Record extracts START

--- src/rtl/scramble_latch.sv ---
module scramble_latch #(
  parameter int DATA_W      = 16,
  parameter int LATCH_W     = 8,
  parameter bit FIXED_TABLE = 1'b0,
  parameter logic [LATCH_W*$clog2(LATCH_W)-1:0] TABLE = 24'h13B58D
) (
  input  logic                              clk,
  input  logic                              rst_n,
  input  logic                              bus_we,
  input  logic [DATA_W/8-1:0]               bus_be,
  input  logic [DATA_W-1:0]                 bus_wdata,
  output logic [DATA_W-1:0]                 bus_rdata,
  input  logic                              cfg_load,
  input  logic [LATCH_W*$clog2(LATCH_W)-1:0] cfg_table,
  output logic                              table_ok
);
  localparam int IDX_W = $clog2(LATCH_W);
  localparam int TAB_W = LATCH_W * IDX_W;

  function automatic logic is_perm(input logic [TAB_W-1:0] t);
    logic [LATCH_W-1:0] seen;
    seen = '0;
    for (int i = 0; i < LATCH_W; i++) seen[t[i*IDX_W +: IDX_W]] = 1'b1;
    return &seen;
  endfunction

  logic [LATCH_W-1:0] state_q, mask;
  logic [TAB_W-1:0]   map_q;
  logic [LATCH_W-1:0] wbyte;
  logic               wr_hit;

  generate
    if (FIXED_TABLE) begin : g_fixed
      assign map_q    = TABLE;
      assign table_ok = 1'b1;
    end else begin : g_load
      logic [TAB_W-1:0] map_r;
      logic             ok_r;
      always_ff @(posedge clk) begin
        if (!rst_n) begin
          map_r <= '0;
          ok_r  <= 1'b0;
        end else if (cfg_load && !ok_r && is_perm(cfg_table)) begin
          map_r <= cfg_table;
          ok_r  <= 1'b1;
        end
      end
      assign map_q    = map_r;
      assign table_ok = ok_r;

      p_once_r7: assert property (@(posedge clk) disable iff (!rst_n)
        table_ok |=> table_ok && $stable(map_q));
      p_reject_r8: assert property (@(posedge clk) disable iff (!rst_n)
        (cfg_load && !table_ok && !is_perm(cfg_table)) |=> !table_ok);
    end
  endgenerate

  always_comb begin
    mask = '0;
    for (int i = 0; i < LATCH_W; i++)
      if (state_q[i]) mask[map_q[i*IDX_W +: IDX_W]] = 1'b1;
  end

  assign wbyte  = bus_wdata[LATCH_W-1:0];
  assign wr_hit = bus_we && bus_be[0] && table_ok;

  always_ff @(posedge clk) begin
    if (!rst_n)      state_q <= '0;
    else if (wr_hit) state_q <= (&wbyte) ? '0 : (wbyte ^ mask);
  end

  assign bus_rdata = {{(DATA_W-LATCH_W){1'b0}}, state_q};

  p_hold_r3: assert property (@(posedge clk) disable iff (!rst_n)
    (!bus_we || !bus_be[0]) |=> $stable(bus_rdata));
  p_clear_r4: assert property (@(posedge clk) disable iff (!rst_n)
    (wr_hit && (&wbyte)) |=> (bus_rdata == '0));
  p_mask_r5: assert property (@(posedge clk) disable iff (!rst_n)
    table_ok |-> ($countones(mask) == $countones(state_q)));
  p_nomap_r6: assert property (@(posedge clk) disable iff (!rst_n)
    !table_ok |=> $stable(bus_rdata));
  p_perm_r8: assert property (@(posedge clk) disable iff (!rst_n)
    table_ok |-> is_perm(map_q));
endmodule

Record extracts END

▶ _Work to be completed_: Using the entries above, return each line that includes the word "wbyte".

▶ _Solved problem_:
  logic [LATCH_W-1:0] wbyte;
  assign wbyte  = bus_wdata[LATCH_W-1:0];
    else if (wr_hit) state_q <= (&wbyte) ? '0 : (wbyte ^ mask);
    (wr_hit && (&wbyte)) |=> (bus_rdata == '0));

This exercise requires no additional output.